Transcribe the listing below only from the line with "Note: power is" up to and including the line with "clkdlybuf4s50_1 (27), inv_1".

━━━━━━━━

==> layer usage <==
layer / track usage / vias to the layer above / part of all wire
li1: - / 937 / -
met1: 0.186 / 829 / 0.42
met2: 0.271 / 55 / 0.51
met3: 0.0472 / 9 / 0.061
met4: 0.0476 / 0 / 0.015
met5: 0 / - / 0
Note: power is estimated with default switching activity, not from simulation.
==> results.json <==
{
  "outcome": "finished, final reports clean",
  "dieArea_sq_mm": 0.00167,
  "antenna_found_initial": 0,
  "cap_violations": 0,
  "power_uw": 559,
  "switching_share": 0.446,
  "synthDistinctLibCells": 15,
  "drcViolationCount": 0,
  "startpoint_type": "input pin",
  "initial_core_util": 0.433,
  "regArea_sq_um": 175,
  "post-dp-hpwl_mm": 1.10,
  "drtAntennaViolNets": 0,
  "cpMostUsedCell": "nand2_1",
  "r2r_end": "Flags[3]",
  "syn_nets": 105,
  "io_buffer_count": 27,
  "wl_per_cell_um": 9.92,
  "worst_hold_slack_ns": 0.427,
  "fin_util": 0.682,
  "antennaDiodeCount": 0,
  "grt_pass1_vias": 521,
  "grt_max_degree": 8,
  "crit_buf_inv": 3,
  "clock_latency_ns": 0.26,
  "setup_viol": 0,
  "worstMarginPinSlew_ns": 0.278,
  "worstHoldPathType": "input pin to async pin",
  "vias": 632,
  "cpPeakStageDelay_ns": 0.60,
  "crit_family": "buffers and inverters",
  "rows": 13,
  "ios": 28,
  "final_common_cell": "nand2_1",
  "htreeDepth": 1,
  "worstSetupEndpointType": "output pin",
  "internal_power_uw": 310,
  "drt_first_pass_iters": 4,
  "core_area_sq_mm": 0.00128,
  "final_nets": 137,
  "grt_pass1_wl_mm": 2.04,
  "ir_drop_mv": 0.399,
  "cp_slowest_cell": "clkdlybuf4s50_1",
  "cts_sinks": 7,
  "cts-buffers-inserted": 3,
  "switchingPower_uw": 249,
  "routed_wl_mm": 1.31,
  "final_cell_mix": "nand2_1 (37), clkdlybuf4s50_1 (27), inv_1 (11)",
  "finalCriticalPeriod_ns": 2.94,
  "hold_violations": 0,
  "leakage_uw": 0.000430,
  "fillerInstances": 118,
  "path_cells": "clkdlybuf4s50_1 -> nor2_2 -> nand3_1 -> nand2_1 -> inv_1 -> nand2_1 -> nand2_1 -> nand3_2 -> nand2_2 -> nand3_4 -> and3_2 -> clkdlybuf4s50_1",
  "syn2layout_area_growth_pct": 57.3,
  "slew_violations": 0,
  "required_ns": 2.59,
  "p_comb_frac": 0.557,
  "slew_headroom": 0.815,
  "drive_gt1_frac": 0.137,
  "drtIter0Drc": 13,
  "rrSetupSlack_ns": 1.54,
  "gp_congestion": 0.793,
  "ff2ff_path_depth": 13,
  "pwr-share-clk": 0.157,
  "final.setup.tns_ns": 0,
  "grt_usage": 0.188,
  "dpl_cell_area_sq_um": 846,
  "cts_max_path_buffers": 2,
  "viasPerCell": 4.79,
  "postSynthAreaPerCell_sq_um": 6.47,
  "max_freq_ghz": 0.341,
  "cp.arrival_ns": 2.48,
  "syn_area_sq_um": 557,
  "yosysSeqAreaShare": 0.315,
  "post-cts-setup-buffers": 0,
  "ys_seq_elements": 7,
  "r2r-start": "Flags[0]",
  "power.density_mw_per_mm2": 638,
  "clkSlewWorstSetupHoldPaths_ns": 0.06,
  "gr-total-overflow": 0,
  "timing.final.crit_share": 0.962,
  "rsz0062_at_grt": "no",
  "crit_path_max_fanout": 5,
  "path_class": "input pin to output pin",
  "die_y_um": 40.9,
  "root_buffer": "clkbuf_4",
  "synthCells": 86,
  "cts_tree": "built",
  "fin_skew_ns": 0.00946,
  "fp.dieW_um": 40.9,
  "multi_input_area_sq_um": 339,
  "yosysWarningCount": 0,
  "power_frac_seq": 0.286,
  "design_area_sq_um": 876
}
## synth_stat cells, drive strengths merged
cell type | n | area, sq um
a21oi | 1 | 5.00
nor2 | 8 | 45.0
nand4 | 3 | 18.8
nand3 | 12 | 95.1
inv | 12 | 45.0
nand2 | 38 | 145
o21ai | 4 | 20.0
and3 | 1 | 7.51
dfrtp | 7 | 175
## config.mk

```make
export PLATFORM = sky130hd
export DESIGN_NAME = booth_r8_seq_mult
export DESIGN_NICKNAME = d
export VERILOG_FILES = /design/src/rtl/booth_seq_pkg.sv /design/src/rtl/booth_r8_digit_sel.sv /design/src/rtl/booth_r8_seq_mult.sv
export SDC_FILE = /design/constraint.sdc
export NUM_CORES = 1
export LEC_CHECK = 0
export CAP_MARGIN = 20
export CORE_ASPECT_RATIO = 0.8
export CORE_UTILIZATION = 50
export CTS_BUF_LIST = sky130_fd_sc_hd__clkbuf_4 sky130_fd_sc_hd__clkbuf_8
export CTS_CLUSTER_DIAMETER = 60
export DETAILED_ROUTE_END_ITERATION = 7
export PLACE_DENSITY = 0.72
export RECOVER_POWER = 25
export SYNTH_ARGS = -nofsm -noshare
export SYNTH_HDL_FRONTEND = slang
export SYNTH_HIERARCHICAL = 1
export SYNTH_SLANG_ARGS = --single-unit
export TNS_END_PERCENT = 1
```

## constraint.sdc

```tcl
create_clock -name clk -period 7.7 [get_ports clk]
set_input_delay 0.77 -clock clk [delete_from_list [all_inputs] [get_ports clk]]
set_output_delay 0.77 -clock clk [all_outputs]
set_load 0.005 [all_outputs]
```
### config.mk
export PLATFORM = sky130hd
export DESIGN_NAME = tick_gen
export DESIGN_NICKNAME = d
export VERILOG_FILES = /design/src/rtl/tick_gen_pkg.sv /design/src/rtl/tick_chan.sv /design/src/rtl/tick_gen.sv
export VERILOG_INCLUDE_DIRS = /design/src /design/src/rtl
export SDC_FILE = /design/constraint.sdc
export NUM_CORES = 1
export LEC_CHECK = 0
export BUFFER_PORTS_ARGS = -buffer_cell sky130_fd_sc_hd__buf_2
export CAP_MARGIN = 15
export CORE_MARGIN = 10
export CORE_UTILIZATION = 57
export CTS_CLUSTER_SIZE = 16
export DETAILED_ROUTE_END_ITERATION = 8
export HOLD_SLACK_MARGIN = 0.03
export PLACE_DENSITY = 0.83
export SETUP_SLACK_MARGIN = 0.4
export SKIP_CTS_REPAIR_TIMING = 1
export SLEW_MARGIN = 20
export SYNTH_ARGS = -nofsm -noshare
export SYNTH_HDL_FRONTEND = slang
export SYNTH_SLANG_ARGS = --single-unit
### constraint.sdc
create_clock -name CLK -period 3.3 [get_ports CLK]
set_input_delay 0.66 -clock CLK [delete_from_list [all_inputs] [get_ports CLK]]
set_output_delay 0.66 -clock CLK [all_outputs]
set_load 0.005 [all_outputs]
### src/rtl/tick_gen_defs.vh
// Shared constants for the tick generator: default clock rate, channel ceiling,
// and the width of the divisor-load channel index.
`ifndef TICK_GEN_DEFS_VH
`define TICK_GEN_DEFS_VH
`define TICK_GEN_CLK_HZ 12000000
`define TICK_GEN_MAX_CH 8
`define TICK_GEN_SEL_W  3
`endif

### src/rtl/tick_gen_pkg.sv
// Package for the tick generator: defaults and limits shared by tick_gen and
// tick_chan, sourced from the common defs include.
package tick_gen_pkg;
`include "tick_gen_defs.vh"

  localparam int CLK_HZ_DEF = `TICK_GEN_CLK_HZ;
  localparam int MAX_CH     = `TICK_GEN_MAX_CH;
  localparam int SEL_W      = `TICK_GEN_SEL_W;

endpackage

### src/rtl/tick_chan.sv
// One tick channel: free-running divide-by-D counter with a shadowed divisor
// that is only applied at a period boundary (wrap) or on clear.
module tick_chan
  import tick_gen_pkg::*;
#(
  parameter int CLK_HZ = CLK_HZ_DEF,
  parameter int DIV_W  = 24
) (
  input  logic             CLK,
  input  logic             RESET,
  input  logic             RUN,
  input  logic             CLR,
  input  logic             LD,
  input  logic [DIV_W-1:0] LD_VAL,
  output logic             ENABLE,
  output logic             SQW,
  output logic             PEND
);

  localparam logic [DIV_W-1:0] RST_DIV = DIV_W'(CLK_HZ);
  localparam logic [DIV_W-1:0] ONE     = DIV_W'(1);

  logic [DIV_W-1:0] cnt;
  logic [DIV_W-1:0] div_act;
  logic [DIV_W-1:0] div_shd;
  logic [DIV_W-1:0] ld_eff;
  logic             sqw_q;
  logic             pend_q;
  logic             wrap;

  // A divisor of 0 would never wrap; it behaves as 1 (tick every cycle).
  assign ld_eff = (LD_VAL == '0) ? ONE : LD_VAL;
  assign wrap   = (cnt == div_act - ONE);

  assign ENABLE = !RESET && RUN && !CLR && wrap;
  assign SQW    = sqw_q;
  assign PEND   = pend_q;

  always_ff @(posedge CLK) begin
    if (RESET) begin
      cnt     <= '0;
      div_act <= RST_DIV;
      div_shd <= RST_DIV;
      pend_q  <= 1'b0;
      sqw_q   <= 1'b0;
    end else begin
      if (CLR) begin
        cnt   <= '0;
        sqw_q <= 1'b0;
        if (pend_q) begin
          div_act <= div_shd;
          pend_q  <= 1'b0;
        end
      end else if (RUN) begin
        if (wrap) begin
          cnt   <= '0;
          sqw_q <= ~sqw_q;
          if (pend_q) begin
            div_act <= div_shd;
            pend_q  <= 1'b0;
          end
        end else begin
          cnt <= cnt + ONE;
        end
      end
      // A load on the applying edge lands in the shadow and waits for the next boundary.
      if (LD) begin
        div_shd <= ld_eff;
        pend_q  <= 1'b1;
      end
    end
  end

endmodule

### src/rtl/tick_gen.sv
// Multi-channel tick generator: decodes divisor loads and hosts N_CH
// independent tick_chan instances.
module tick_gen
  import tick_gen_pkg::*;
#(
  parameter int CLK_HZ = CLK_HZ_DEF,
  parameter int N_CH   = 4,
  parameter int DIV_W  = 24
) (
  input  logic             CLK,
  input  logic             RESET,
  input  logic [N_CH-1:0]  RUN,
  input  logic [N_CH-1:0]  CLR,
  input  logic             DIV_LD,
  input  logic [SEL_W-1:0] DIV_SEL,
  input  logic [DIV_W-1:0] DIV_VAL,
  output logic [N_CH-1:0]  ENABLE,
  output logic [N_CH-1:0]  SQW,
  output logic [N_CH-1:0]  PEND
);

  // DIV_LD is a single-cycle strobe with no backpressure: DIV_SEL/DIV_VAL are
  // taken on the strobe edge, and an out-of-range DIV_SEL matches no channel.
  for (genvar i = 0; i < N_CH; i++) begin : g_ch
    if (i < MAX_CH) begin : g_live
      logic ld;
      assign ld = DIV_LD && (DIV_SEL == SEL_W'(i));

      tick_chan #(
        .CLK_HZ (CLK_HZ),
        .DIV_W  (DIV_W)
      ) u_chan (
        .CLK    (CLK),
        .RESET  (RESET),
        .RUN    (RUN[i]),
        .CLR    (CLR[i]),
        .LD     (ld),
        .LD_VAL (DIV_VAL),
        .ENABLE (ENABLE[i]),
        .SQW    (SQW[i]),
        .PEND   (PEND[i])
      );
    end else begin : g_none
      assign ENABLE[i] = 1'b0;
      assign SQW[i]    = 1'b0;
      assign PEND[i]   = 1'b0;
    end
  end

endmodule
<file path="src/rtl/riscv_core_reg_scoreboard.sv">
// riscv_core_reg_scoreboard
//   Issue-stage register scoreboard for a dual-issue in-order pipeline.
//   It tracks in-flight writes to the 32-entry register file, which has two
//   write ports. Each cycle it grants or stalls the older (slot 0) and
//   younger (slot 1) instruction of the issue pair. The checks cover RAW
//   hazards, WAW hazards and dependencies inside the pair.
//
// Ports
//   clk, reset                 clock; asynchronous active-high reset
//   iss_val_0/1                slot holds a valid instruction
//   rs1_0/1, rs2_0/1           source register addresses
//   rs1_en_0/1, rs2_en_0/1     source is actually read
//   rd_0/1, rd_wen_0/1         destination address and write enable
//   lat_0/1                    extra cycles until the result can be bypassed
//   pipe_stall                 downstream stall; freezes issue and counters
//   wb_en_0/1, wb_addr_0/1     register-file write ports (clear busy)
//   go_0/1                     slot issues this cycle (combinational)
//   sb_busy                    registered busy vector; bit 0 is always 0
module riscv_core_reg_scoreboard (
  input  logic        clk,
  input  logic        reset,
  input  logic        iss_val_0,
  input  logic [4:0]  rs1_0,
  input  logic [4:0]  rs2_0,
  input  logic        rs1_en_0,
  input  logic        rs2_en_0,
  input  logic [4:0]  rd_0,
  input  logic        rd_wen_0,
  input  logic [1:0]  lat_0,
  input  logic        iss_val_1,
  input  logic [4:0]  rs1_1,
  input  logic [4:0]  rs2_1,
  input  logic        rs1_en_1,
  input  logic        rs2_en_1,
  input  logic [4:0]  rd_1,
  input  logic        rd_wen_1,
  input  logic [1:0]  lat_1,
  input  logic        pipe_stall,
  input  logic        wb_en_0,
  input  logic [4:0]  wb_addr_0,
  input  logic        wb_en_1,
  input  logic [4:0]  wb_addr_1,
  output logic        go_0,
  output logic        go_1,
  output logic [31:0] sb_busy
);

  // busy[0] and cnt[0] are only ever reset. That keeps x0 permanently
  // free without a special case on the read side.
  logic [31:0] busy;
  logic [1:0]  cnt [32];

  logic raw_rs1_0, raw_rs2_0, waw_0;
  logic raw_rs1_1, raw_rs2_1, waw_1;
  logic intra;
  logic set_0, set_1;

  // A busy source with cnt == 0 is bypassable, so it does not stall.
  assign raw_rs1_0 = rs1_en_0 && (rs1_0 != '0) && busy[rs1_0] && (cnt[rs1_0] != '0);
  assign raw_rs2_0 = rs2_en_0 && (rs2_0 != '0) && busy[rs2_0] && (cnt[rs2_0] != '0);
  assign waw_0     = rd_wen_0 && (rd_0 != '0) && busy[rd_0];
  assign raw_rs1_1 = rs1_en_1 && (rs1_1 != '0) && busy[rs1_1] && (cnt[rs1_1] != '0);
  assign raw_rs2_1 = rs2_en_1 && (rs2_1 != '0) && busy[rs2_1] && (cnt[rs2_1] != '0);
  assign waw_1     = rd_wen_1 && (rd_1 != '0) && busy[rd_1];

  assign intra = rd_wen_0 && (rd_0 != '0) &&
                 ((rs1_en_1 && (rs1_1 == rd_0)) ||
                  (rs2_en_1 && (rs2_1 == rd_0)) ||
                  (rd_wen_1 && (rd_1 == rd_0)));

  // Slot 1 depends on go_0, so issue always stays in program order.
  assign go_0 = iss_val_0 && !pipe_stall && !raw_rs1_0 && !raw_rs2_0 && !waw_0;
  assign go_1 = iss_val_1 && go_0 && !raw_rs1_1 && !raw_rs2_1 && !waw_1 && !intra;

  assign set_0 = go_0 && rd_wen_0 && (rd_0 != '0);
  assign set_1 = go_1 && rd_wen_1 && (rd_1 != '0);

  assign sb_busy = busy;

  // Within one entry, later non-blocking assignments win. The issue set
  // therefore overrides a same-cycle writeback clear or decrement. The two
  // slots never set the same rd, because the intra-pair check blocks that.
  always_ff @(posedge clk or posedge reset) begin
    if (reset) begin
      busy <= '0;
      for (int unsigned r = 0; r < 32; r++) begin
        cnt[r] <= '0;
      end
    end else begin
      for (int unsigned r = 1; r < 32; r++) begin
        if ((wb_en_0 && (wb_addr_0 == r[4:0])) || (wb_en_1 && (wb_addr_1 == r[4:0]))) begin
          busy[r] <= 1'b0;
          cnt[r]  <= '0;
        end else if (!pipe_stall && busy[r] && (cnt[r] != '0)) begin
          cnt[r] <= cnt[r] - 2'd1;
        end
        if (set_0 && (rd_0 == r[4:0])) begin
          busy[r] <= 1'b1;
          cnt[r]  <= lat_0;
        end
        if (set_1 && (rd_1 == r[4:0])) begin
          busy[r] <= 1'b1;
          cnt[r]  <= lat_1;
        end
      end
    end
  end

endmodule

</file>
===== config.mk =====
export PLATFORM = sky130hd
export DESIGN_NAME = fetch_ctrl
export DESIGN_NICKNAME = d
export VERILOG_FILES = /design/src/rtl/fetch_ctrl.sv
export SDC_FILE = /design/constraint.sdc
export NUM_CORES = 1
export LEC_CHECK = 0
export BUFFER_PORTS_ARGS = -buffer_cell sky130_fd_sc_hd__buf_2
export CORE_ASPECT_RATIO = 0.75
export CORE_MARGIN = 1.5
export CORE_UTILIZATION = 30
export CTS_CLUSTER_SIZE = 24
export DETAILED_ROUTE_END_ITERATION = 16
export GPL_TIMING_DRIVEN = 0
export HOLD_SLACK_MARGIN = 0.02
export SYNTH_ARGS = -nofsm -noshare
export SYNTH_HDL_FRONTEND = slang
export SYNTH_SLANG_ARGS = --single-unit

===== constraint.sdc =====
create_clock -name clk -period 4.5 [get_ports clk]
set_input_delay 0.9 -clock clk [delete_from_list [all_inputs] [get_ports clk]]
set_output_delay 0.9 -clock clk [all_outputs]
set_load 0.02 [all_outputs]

━━━━━━━━

▶ _SOLUTION BELOW_:
Note: power is estimated with default switching activity, not from simulation.
==> results.json <==
{
  "outcome": "finished, final reports clean",
  "dieArea_sq_mm": 0.00167,
  "antenna_found_initial": 0,
  "cap_violations": 0,
  "power_uw": 559,
  "switching_share": 0.446,
  "synthDistinctLibCells": 15,
  "drcViolationCount": 0,
  "startpoint_type": "input pin",
  "initial_core_util": 0.433,
  "regArea_sq_um": 175,
  "post-dp-hpwl_mm": 1.10,
  "drtAntennaViolNets": 0,
  "cpMostUsedCell": "nand2_1",
  "r2r_end": "Flags[3]",
  "syn_nets": 105,
  "io_buffer_count": 27,
  "wl_per_cell_um": 9.92,
  "worst_hold_slack_ns": 0.427,
  "fin_util": 0.682,
  "antennaDiodeCount": 0,
  "grt_pass1_vias": 521,
  "grt_max_degree": 8,
  "crit_buf_inv": 3,
  "clock_latency_ns": 0.26,
  "setup_viol": 0,
  "worstMarginPinSlew_ns": 0.278,
  "worstHoldPathType": "input pin to async pin",
  "vias": 632,
  "cpPeakStageDelay_ns": 0.60,
  "crit_family": "buffers and inverters",
  "rows": 13,
  "ios": 28,
  "final_common_cell": "nand2_1",
  "htreeDepth": 1,
  "worstSetupEndpointType": "output pin",
  "internal_power_uw": 310,
  "drt_first_pass_iters": 4,
  "core_area_sq_mm": 0.00128,
  "final_nets": 137,
  "grt_pass1_wl_mm": 2.04,
  "ir_drop_mv": 0.399,
  "cp_slowest_cell": "clkdlybuf4s50_1",
  "cts_sinks": 7,
  "cts-buffers-inserted": 3,
  "switchingPower_uw": 249,
  "routed_wl_mm": 1.31,
  "final_cell_mix": "nand2_1 (37), clkdlybuf4s50_1 (27), inv_1 (11)",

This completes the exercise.